◆ Directions for this task
For the entries below, the result should be an exact transcription of the lines from the one with "lowp <= iot_in[LOG2W-1:0];" up to and including the one with "if (rs) begin", and only those.

**** Excerpted data ****

What follows belongs to an exercise in optimizing a design on an open flow for small area; a production flow would make more cautious choices.
Where RTL was checked, it was by simulation tests only, not by an equivalence proof against the original.
No activity file was given, so power comes from the tool's default toggle rates.

## the reference run
==> module iot_filter_param, before the edit <==
module iot_filter_param #(
    parameter int IN_W  = 8,
    parameter int BEATS = 16,
    parameter int WORDS = 8
) (
    input  logic                     clk,
    input  logic                     rst,
    input  logic                     in_en,
    input  logic [IN_W-1:0]          iot_in,
    input  logic [2:0]               fn_sel,
    input  logic [IN_W*BEATS-1:0]    lo_bound,
    input  logic [IN_W*BEATS-1:0]    hi_bound,
    output logic                     busy,
    output logic                     valid,
    output logic [IN_W*BEATS-1:0]    iot_out
);
    localparam int WORD_W = IN_W * BEATS;
    localparam int LOG2W  = $clog2(WORDS);
    localparam int BCW    = $clog2(BEATS);
    logic              busy_r;
    logic              valid_r;
    logic [BCW-1:0]    beat_cnt;
    logic [LOG2W-1:0]  word_cnt;
    logic [2:0]        fn;
    logic              peak_vld;
    logic              fold_r;
    logic              chg;
    logic              ag, al, bg, bl;
    logic [WORD_W-1:0] acc;
    logic [LOG2W-1:0]  ext;
    logic [LOG2W-1:0]  lowp;
    logic [WORD_W-1:0] lo;
    logic [WORD_W-1:0] hi;
    logic [BEATS-1:0]  cy;
    logic              accept, rs, beat0, beatl;
    logic [2:0]        fn_e;
    logic              fold_now, fold_e;
    logic              is_max, is_min, is_avg, is_ext, is_rnd, force_b;
    logic [IN_W-1:0]   lo_b, hi_b, at, bt;
    logic              ag0, al0, bg0, bl0, eqa, eqb;
    logic              ag_n, al_n, bg_n, bl_n;
    logic              take;
    logic [IN_W-1:0]   addb;
    logic [IN_W:0]     sum;
    logic [LOG2W:0]    sum_lo;
    logic [IN_W-1:0]   nbyte;
    assign accept   = in_en && !busy_r;
    assign beat0    = (beat_cnt == '0);
    assign beatl    = (beat_cnt == BCW'(BEATS - 1));
    assign rs       = beat0 && (word_cnt == '0);
    assign fold_now = peak_vld && (fn_sel == fn);
    assign fn_e     = rs ? fn_sel : fn;
    assign fold_e   = rs ? fold_now : fold_r;
    assign is_max   = (fn_e == 3'd1) || (fn_e == 3'd6);
    assign is_min   = (fn_e == 3'd2) || (fn_e == 3'd7);
    assign is_avg   = (fn_e == 3'd3);
    assign is_ext   = (fn_e[2:1] == 2'b10);
    assign is_rnd   = is_max || is_min || is_avg;
    assign force_b  = is_rnd && !fold_e && (word_cnt == '0);
    logic [BEATS-1:0] bsel;
    always_comb begin
        bsel = '0;
        bsel[beat_cnt] = 1'b1;
        lo_b = rs ? lo_bound[WORD_W-1 -: IN_W] : '0;
        hi_b = rs ? hi_bound[WORD_W-1 -: IN_W] : '0;
        for (int k = 0; k < BEATS; k++) begin
            lo_b = lo_b | ({IN_W{bsel[k] && !rs}} & lo[WORD_W-1-IN_W*k -: IN_W]);
            hi_b = hi_b | ({IN_W{bsel[k] && !rs}} & hi[WORD_W-1-IN_W*k -: IN_W]);
        end
    end
    assign at   = is_ext ? lo_b : acc[WORD_W-1 -: IN_W];
    assign bt   = hi_b;
    assign ag0  = !beat0 && ag;
    assign al0  = !beat0 && al;
    assign bg0  = !beat0 && bg;
    assign bl0  = !beat0 && bl;
    assign eqa  = !ag0 && !al0;
    assign eqb  = !bg0 && !bl0;
    assign ag_n = ag0 || (eqa && (iot_in > at));
    assign al_n = al0 || (eqa && (iot_in < at));
    assign bg_n = bg0 || (eqb && (iot_in > bt));
    assign bl_n = bl0 || (eqb && (iot_in < bt));
    assign take  = !is_rnd || force_b || (is_max && ag_n) || (is_min && al_n);
    assign addb   = {(beat0 ? {LOG2W{1'b0}} : lowp), iot_in[IN_W-1:LOG2W]};
    assign sum    = (force_b ? {IN_W{1'b0}} : at) + addb + (!force_b && cy[BEATS-1]);
    assign sum_lo = (force_b ? {LOG2W{1'b0}} : ext) + iot_in[LOG2W-1:0];
    assign nbyte  = is_avg ? sum[IN_W-1:0] : (take ? iot_in : at);
    always_ff @(posedge clk) begin
        if (rst) begin
            busy_r   <= 1'b0;
            valid_r  <= 1'b0;
            beat_cnt <= '0;
            word_cnt <= '0;
            peak_vld <= 1'b0;
        end else begin
            busy_r  <= accept && beatl;
            valid_r <= 1'b0;
            if (accept) begin
                beat_cnt <= beat_cnt + 1'b1;
                if (rs && fn_sel != fn) peak_vld <= 1'b0;
            end
            if (busy_r) begin
                word_cnt <= word_cnt + 1'b1;
                if (fn == 3'd4)
                    valid_r <= ag && bl;
                else if (fn == 3'd5)
                    valid_r <= al || bg;
                else if (word_cnt == LOG2W'(WORDS - 1) && fn != 3'd0)
                    valid_r <= chg;
                if (word_cnt == LOG2W'(WORDS - 1) && fn[2:1] == 2'b11)
                    peak_vld <= 1'b1;
            end
        end
    end
    always_ff @(posedge clk) begin
        if (accept) begin
            ag   <= ag_n;
            al   <= al_n;
            bg   <= bg_n;
            bl   <= bl_n;
            chg  <= (rs ? !fold_now : chg) || (is_max && ag_n) || (is_min && al_n);
            acc  <= {acc[WORD_W-IN_W-1:0], nbyte};
            lowp <= iot_in[LOG2W-1:0];
            cy   <= {cy[BEATS-2:1], cy[0] || (is_avg && !beat0 && sum[IN_W]),
                     is_avg && beatl && sum_lo[LOG2W]};
            if (beatl)
                ext <= sum_lo[LOG2W-1:0];
            if (rs) begin
                fn     <= fn_sel;
                fold_r <= fold_now;
                lo     <= lo_bound;
                hi     <= hi_bound;
            end
        end
    end
    localparam int GRP = 4;
    logic [BEATS:0]    bc;
    logic [BEATS-1:0]  bg_g, bg_p;
    logic [WORD_W-1:0] tot;
    for (genvar k = 0; k < BEATS; k++) begin : g_gp
        logic [IN_W-1:0] a;
        assign a       = acc[k*IN_W +: IN_W];
        assign bg_g[k] = a[0] & cy[k] & (&a[IN_W-1:1]);
        assign bg_p[k] = (a[0] | cy[k]) & (&a[IN_W-1:1]);
    end
    assign bc[0] = 1'b0;
    for (genvar g = 0; g < BEATS / GRP; g++) begin : g_grp
        logic gg, gp;
        always_comb begin
            gg = 1'b0;
            gp = 1'b1;
            for (int k = g * GRP; k < g * GRP + GRP; k++) begin
                gg = bg_g[k] | (bg_p[k] & gg);
                gp = gp & bg_p[k];
            end
        end
        for (genvar k = g * GRP; k < g * GRP + GRP - 1; k++) begin : g_in
            assign bc[k+1] = bg_g[k] | (bg_p[k] & bc[k]);
        end
        assign bc[g*GRP+GRP] = gg | (gp & bc[g*GRP]);
    end
    for (genvar k = 0; k < BEATS; k++) begin : g_res
        logic [IN_W-1:0] a;
        logic [IN_W:0]   p;
        logic            c1;
        assign a    = acc[k*IN_W +: IN_W];
        assign c1   = (a[0] & cy[k]) | (bc[k] & (a[0] | cy[k]));
        assign tot[k*IN_W] = a[0] ^ cy[k] ^ bc[k];
        assign p[1] = 1'b1;
        for (genvar m = 1; m < IN_W; m++) begin : g_bit
            assign p[m+1] = p[m] & a[m];
            assign tot[k*IN_W+m] = a[m] ^ (c1 & p[m]);
        end
    end
    assign busy    = busy_r;
    assign valid   = valid_r;
    assign iot_out = valid_r ? tot : '0;
endmodule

****

◆ Expected output
            lowp <= iot_in[LOG2W-1:0];
            cy   <= {cy[BEATS-2:1], cy[0] || (is_avg && !beat0 && sum[IN_W]),
                     is_avg && beatl && sum_lo[LOG2W]};
            if (beatl)
                ext <= sum_lo[LOG2W-1:0];
            if (rs) begin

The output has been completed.